• [Try it]:
Set down, please, without alteration, the lines of the entries below from the first through the one containing "metrics by stage".

Collected data entries
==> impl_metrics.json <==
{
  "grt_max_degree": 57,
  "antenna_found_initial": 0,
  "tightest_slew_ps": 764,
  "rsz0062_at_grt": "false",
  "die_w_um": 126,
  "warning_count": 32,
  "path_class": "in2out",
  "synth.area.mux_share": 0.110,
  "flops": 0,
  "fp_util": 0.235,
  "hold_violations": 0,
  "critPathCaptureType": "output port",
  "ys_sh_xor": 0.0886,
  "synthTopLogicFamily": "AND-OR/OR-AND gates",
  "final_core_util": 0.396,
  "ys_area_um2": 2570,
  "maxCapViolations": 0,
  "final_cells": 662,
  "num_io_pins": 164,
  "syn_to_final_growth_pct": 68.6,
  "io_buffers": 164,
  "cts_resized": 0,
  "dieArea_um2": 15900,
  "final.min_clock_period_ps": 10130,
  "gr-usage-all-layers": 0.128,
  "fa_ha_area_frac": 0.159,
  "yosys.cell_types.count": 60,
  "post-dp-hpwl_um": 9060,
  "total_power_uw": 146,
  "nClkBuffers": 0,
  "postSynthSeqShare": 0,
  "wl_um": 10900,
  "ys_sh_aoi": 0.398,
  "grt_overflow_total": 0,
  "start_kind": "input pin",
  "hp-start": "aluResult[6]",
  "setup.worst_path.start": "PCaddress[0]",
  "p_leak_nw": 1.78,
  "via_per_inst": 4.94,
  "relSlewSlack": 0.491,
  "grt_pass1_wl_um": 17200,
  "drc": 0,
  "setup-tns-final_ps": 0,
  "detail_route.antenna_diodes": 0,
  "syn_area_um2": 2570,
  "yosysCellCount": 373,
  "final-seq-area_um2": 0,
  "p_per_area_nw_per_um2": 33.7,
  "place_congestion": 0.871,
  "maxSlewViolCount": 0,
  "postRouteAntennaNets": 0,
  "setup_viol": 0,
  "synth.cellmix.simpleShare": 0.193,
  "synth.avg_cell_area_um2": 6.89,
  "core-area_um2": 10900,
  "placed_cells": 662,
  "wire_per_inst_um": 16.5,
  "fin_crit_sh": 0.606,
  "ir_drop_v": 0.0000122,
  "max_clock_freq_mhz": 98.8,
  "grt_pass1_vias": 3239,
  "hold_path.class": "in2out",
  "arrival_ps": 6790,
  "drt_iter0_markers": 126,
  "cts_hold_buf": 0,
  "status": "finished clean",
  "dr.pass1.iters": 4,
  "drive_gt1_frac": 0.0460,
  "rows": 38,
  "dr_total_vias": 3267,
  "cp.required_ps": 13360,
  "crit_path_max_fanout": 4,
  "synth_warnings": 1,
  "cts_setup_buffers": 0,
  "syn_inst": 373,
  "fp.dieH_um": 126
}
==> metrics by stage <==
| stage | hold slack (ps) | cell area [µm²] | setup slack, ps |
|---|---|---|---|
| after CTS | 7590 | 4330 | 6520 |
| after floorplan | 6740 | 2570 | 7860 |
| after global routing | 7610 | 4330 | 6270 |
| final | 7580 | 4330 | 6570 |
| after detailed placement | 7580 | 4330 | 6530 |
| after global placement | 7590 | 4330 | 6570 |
==> flow/design.v <==
module Regs #(
    parameter STACK_ADDR = 32'h700   
) (
    input         clk,
    input         RegWrite,
    input  [ 4:0] readReg1,
    input  [ 4:0] readReg2,
    input  [ 4:0] writeReg,
    input  [31:0] writeData_R,
    output [31:0] readData1_R,
    output [31:0] readData2_R,
    output [31:0] x0,
    output [31:0] ra,
    output [31:0] sp,
    output [31:0] gp,
    output [31:0] tp,
    output [31:0] t0,
    output [31:0] t1,
    output [31:0] t2,
    output [31:0] s0,
    output [31:0] s1,
    output [31:0] a0,
    output [31:0] a1,
    output [31:0] a2,
    output [31:0] a3,
    output [31:0] a4,
    output [31:0] a5,
    output [31:0] a6,
    output [31:0] a7
);
    integer i;
    reg [31:0] Register[0:31];
    initial begin
        for (i = 0; i < 32; i = i + 1) Register[i] <= {32{1'b0}};
        Register[2] <= STACK_ADDR;
    end
    always @(posedge clk) begin
        if (RegWrite && (writeReg != 5'b00000)) Register[writeReg] <= writeData_R;
    end
    assign readData1_R = Register[readReg1];
    assign readData2_R = Register[readReg2];
    assign x0 = Register[0];
    assign ra = Register[1];
    assign sp = Register[2];
    assign gp = Register[3];
    assign tp = Register[4];
    assign t0 = Register[5];
    assign t1 = Register[6];
    assign t2 = Register[7];
    assign s0 = Register[8];
    assign s1 = Register[9];
    assign a0 = Register[10];
    assign a1 = Register[11];
    assign a2 = Register[12];
    assign a3 = Register[13];
    assign a4 = Register[14];
    assign a5 = Register[15];
    assign a6 = Register[16];
    assign a7 = Register[17];
endmodule
===== flow/run.sh =====
#!/bin/bash
# OpenROAD 26Q1-2900-gdf79404cd8, Yosys 0.63+post, stock flow scripts
make -C /OpenROAD-flow-scripts/flow DESIGN_CONFIG=/design/flow/config.mk WORK_HOME=/design/flow/orfs finish

===== flow/config.mk =====
export PLATFORM = sky130hd
export DESIGN_NAME = ALU
export DESIGN_NICKNAME = ALU
export VERILOG_FILES = /design/flow/design.v
export SDC_FILE = /design/flow/constraint.sdc
export NUM_CORES = 4
export LEC_CHECK = 1
export CORE_UTILIZATION = 30

===== flow/constraint.sdc =====
current_design ALU

set clk_period 15.3
set clk_io_pct 0.2

create_clock -name clk0 -period $clk_period

set non_clock_inputs [all_inputs -no_clocks]
set_input_delay [expr $clk_period * $clk_io_pct] -clock clk0 $non_clock_inputs
set_output_delay [expr $clk_period * $clk_io_pct] -clock clk0 [all_outputs]

===== flow/design.v =====
module ALU (
    input      [ 3:0] aluControl,
    input      [31:0] aluA,
    input      [31:0] aluB,
    output reg [31:0] aluResult,
    output            zero,
    output            s_less,
    output            u_less
);
    assign zero   = (aluResult == {32{1'b0}});
    assign s_less = ($signed(aluA) < $signed(aluB));
    assign u_less = (aluA < aluB);
    always @(*) begin
        case (aluControl)
            4'b0010: aluResult <= aluA + aluB;   
            4'b0110: aluResult <= aluA - aluB;   
            4'b0111: aluResult <= aluA ^ aluB;   
            4'b0001: aluResult <= aluA | aluB;   
            4'b0000: aluResult <= aluA & aluB;   
            4'b0011: aluResult <= aluA << aluB[4:0];    
            4'b1000: aluResult <= aluA >> aluB[4:0];    
            4'b1010: aluResult <= aluA >>> aluB[4:0];   
            4'b0100: aluResult <= s_less;   
            4'b0101: aluResult <= u_less;   
            default: aluResult <= {32{1'bx}};
        endcase
    end
endmodule

==> run notes <==
On the backend side, the flow ran end to end.

After synthesis, the cell types taking the most area are ha_1 13%, mux2i_1 6.9%, mux4_2 6.4%. The via count of the first global-routing pass stands at 11000. The sum of overflow across all layers after global routing stands at 0. In this run the static leakage power is 4.40 nW. Looking at the setup timing report, the critical path kind is in -> out. Summed over all failing endpoints, the final setup total negative slack is 0 ns. Counting pins that exceed their max-slew limit in the final report gives 0. On the critical path, the stage with the largest delay is an instance of nor4_1.

The pin count of the biggest net entering global routing stands at 68. The number of buffer and inverter stages on the critical path stands at 4. The iteration tally of the first detailed-router pass stands at 28.

The net switching power in the latest report is 0.000269 W. The full die area stands at 32300 µm². The area reported by Yosys stat stands at 9490 µm². Buffers placed on the I/O ports in this run total 103. The mean number of vias per cell stands at 6.47. The area after detailed placement stands at 10700 µm². The synthesized instance count stands at 1383. The pre-placement core utilization stands at 0.308.

The number of distinct library cells after synthesis stands at 97. The synthesized design spends more area on one cell type than any other, namely ha_1. The cell area that synthesis handed to floorplanning was 9490 µm². The number of max-capacitance violations reported stands at 0. Of the synthesized area, sequential elements account for 0.

The report lists the number of cells resized after CTS as 0. The worst setup path is launched from a primary input. The final report gives the core utilization as 0.346. Per the timing report, the achievable frequency comes out to 0.0833 GHz.

The cell area power density stands at 41.4 nW/µm². Once layout is complete, the cells apart from fillers number 1801. The die extent in y stands at 180 µm. The fraction of layout cells with a size suffix above 1 stands at 0.0883. The count of routing violations after the opening detailed-route iteration stands at 1461. The finished cells cover 10700 µm². According to the floorplan report, the die width is 180 µm. The post-CTS setup buffer count stands at 0.

In this run the number of cells on the critical path is 15. Per STA, the worst path is made up of buf_4, buf_4, mux2i_1, o21ai_0, buf_4, o221ai_1, o21ai_0, o311ai_1, o21ai_0, nor4_1, nand4_1, nand4b_1, or4_1, nor4b_1, clkdlybuf4s50_1. After legalization and detailed placement, the total HPWL measured 39.8 mm. The number of hold buffers added after CTS was 0. The floorplan step defined a core boundary enclosing 30800 µm². The share of the cycle needed by the critical path after routing stands at 0.785. 103 I/O pins were placed. Per the placement report, the placed cell count is 1800. The number of antenna violations at the first check in global routing came to 2. There are 0 flip-flops and latches. The worst-case hold slack stands at 7.16 ns. After layout, the minimum clock period comes to 12.01 ns.

The routed layout has 11600 vias. The share of Yosys cell area claimed by the top area cell type stands at 0.128. After filler insertion, the fill cell instance count of the layout stands at 3298. Switching power as a fraction of the total was reported as 0.610. The count of synthesis-stage warnings from yosys stands at 1. The critical path maximum fanout is 56. The worst-case max-slew headroom was logged as 0.344.

The count of nets left with antenna violations once routing finished came out at 0. The routed design has 50.3 mm of wire. Across all stage logs, warnings added up to 97. The routed wirelength normalized by instance count stands at 27.9 µm. The flow ran to the end, and the final reports show no timing, DRC or antenna violations. The cell internal power dissipation stands at 0.000172 W. The total cells reported by yosys after synthesis stands at 1383. Broken down by cell family, the worst path's largest delay share belongs to simple AND/OR/NAND/NOR gates. In this design, the stage delay of the slowest critical-path cell is 0.78 ns.

The global-route wire length before repair stands at 74.6 mm. STA classifies the critical path endpoint as an output port. The pin slew with the least headroom to its limit stands at 0.974 ns. The layout report lists the combined flip-flop and latch area as 0 µm². Across every metal layer, demand over resource in global routing totals 0.311. The number of instances on the worst hold path stands at 6. The DRC violation total left in the routed layout is recorded as 0.

Clock buffers in the final layout number 0. Setup repair after global routing left no endpoint under its margin. The average instance area after synthesis stands at 6.86 µm². The critical path data arrival time stands at 8.95 ns. The worst hold path belongs to the class in -> out. Per the final timing report, the hold violations number 0. Between the synthesized netlist and the finished layout, the area growth was recorded as 12.5%. According to the floorplan log, the row count is 64. The worst-case vdd ir drop stands at 0.0167 mV. The final weighted congestion of routability-driven global placement stands at 1.05. The required time at the worst-slack endpoint stands at 12.24 ns. Setup violations remaining at the end of the flow were counted as 0.
-- placed cells by master, fill, tap and decap left out, types with 10 or more instances in the layout --
cell type / count
a211oi_1: 29
a21oi_1: 99
mux4_2: 27
a22oi_1: 18
nor2b_1: 11
or2_2: 12
o21ai_0: 61
and3_1: 13
clkdlybuf4s50_1: 99
mux2_2: 27
mux2i_1: 65
a221oi_1: 15
o21a_1: 12
and2_1: 11
nand2b_1: 18
buf_4: 26
o21bai_1: 10
nor2_1: 135
o211ai_1: 27
nand2_1: 126
inv_1: 101
a221o_1: 10
o221ai_1: 11
a21o_1: 20
nand3_1: 34
nand4_1: 11
nor4_1: 17
nor3_1: 35
ha_1: 97
o31ai_1: 18
o22ai_1: 30
-- power by group through the flow --
stage         Combinational, W  Sequential, W  Clock [W]
global route          0.000468              0          0
CTS                   0.000430              0          0
-- area by class of cell --
cell class	instances	area, µm²	area share
Multi-Input combinational cell	1173	8590	0.805
Timing Repair Buffer	127	1200	0.112
Tap cell	396	495	0.0464
Inverter	104	390	0.0366
Antenna cell	1	2.50	0.000234
-- cell families after synthesis --
group | after synthesis | share of synthesized area
AOI/OAI and AO/OA | 471 | 0.352
xor gates and xnor gates | 11 | 0.0102
adders and majority gates | 99 | 0.132
buffers and inverters | 210 | 0.0960
muxes | 123 | 0.171
and+or+nand+nor | 469 | 0.239
-- worst paths after layout --
check	startpoint	to	slack, ns
worst max-delay path	aluB[0]	zero	3.29
worst min-delay path	aluB[2]	aluResult[6]	7.16
-- cells in the mapped netlist, types with 6 or more instances --
| master | instances |
|---|---|
| nor2_1 | 135 |
| nand2_1 | 126 |
| inv_1 | 101 |
| a21oi_1 | 100 |
| ha_1 | 97 |
| mux2i_1 | 65 |
| o21ai_0 | 61 |
| clkbuf_1 | 56 |
| nor3_1 | 35 |
| nand3_1 | 34 |
| o22ai_1 | 30 |
| a211oi_1 | 29 |
| buf_2 | 29 |
| mux2_2 | 27 |
| mux4_2 | 27 |
| o211ai_1 | 27 |
| a21o_1 | 20 |
| a22oi_1 | 18 |
| nand2b_1 | 18 |
| nor4_1 | 18 |
| o31ai_1 | 18 |
| a221oi_1 | 15 |
| and3_1 | 13 |
| o21a_1 | 12 |
| or2_2 | 12 |
| and2_1 | 11 |
| nand4_1 | 11 |
| nor2b_1 | 11 |
| o221ai_1 | 11 |
| a221o_1 | 10 |
| o21bai_1 | 10 |
| a211o_1 | 9 |
| a31oi_1 | 9 |
| or3_1 | 9 |
| o211a_1 | 8 |
| a2111oi_0 | 7 |
| a311oi_1 | 7 |
| buf_6 | 7 |
| or4_1 | 7 |
| xnor2_1 | 7 |
| o2111ai_1 | 6 |
-- routing by layer --
metal	wire length (µm)	GRT usage	share of wire
met1	22700	0.474	0.45
met2	21600	0.464	0.43
met3	4730	0.0464	0.094
met4	1280	0.0659	0.025
met5	0	0	0
-- per-stage QoR --
step | worst slack (ns) | power (W)
2_1_floorplan | 5.44 | 0.000257
3_3_place_gp | 3.32 | 0.000433
3_5_place_dp | 3.35 | 0.000427
4_1_cts | 3.36 | 0.000430
5_1_grt | 2.97 | 0.000468
6_report | 3.29 | 0.000441
Power figures rest on the tool's default switching activity, not on a simulated workload.
File: ./config.mk
export PLATFORM = sky130hd
export DESIGN_NAME = data_mem
export DESIGN_NICKNAME = data_mem
export VERILOG_FILES = /design/flow/design.v
export SDC_FILE = /design/flow/constraint.sdc
export NUM_CORES = 4
export LEC_CHECK = 1
export CORE_UTILIZATION = 30
File: ./constraint.sdc
current_design data_mem

set clk_period 53.6
set clk_io_pct 0.2

create_clock -name clk0 -period $clk_period [get_ports {clk}]

set non_clock_inputs [all_inputs -no_clocks]
set_input_delay [expr $clk_period * $clk_io_pct] -clock clk0 $non_clock_inputs
set_output_delay [expr $clk_period * $clk_io_pct] -clock clk0 [all_outputs]
File: ./design.v
module data_mem #(parameter DATA_WIDTH = 32, ADDR_WIDTH = 32, MEM_SIZE = 64) (
    input       clk, wr_en,
    input       [ADDR_WIDTH-1:0] wr_addr, wr_data,
    output      [DATA_WIDTH-1:0] rd_data_mem
);
reg [DATA_WIDTH-1:0] data_ram [0:MEM_SIZE-1];
assign rd_data_mem = data_ram[wr_addr[DATA_WIDTH-1:2] % 64];
always @(posedge clk) begin
    if (wr_en) data_ram[wr_addr[DATA_WIDTH-1:2] % 64] <= wr_data;
end
endmodule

• [Completed task]:
==> impl_metrics.json <==
{
  "grt_max_degree": 57,
  "antenna_found_initial": 0,
  "tightest_slew_ps": 764,
  "rsz0062_at_grt": "false",
  "die_w_um": 126,
  "warning_count": 32,
  "path_class": "in2out",
  "synth.area.mux_share": 0.110,
  "flops": 0,
  "fp_util": 0.235,
  "hold_violations": 0,
  "critPathCaptureType": "output port",
  "ys_sh_xor": 0.0886,
  "synthTopLogicFamily": "AND-OR/OR-AND gates",
  "final_core_util": 0.396,
  "ys_area_um2": 2570,
  "maxCapViolations": 0,
  "final_cells": 662,
  "num_io_pins": 164,
  "syn_to_final_growth_pct": 68.6,
  "io_buffers": 164,
  "cts_resized": 0,
  "dieArea_um2": 15900,
  "final.min_clock_period_ps": 10130,
  "gr-usage-all-layers": 0.128,
  "fa_ha_area_frac": 0.159,
  "yosys.cell_types.count": 60,
  "post-dp-hpwl_um": 9060,
  "total_power_uw": 146,
  "nClkBuffers": 0,
  "postSynthSeqShare": 0,
  "wl_um": 10900,
  "ys_sh_aoi": 0.398,
  "grt_overflow_total": 0,
  "start_kind": "input pin",
  "hp-start": "aluResult[6]",
  "setup.worst_path.start": "PCaddress[0]",
  "p_leak_nw": 1.78,
  "via_per_inst": 4.94,
  "relSlewSlack": 0.491,
  "grt_pass1_wl_um": 17200,
  "drc": 0,
  "setup-tns-final_ps": 0,
  "detail_route.antenna_diodes": 0,
  "syn_area_um2": 2570,
  "yosysCellCount": 373,
  "final-seq-area_um2": 0,
  "p_per_area_nw_per_um2": 33.7,
  "place_congestion": 0.871,
  "maxSlewViolCount": 0,
  "postRouteAntennaNets": 0,
  "setup_viol": 0,
  "synth.cellmix.simpleShare": 0.193,
  "synth.avg_cell_area_um2": 6.89,
  "core-area_um2": 10900,
  "placed_cells": 662,
  "wire_per_inst_um": 16.5,
  "fin_crit_sh": 0.606,
  "ir_drop_v": 0.0000122,
  "max_clock_freq_mhz": 98.8,
  "grt_pass1_vias": 3239,
  "hold_path.class": "in2out",
  "arrival_ps": 6790,
  "drt_iter0_markers": 126,
  "cts_hold_buf": 0,
  "status": "finished clean",
  "dr.pass1.iters": 4,
  "drive_gt1_frac": 0.0460,
  "rows": 38,
  "dr_total_vias": 3267,
  "cp.required_ps": 13360,
  "crit_path_max_fanout": 4,
  "synth_warnings": 1,
  "cts_setup_buffers": 0,
  "syn_inst": 373,
  "fp.dieH_um": 126
}
==> metrics by stage <==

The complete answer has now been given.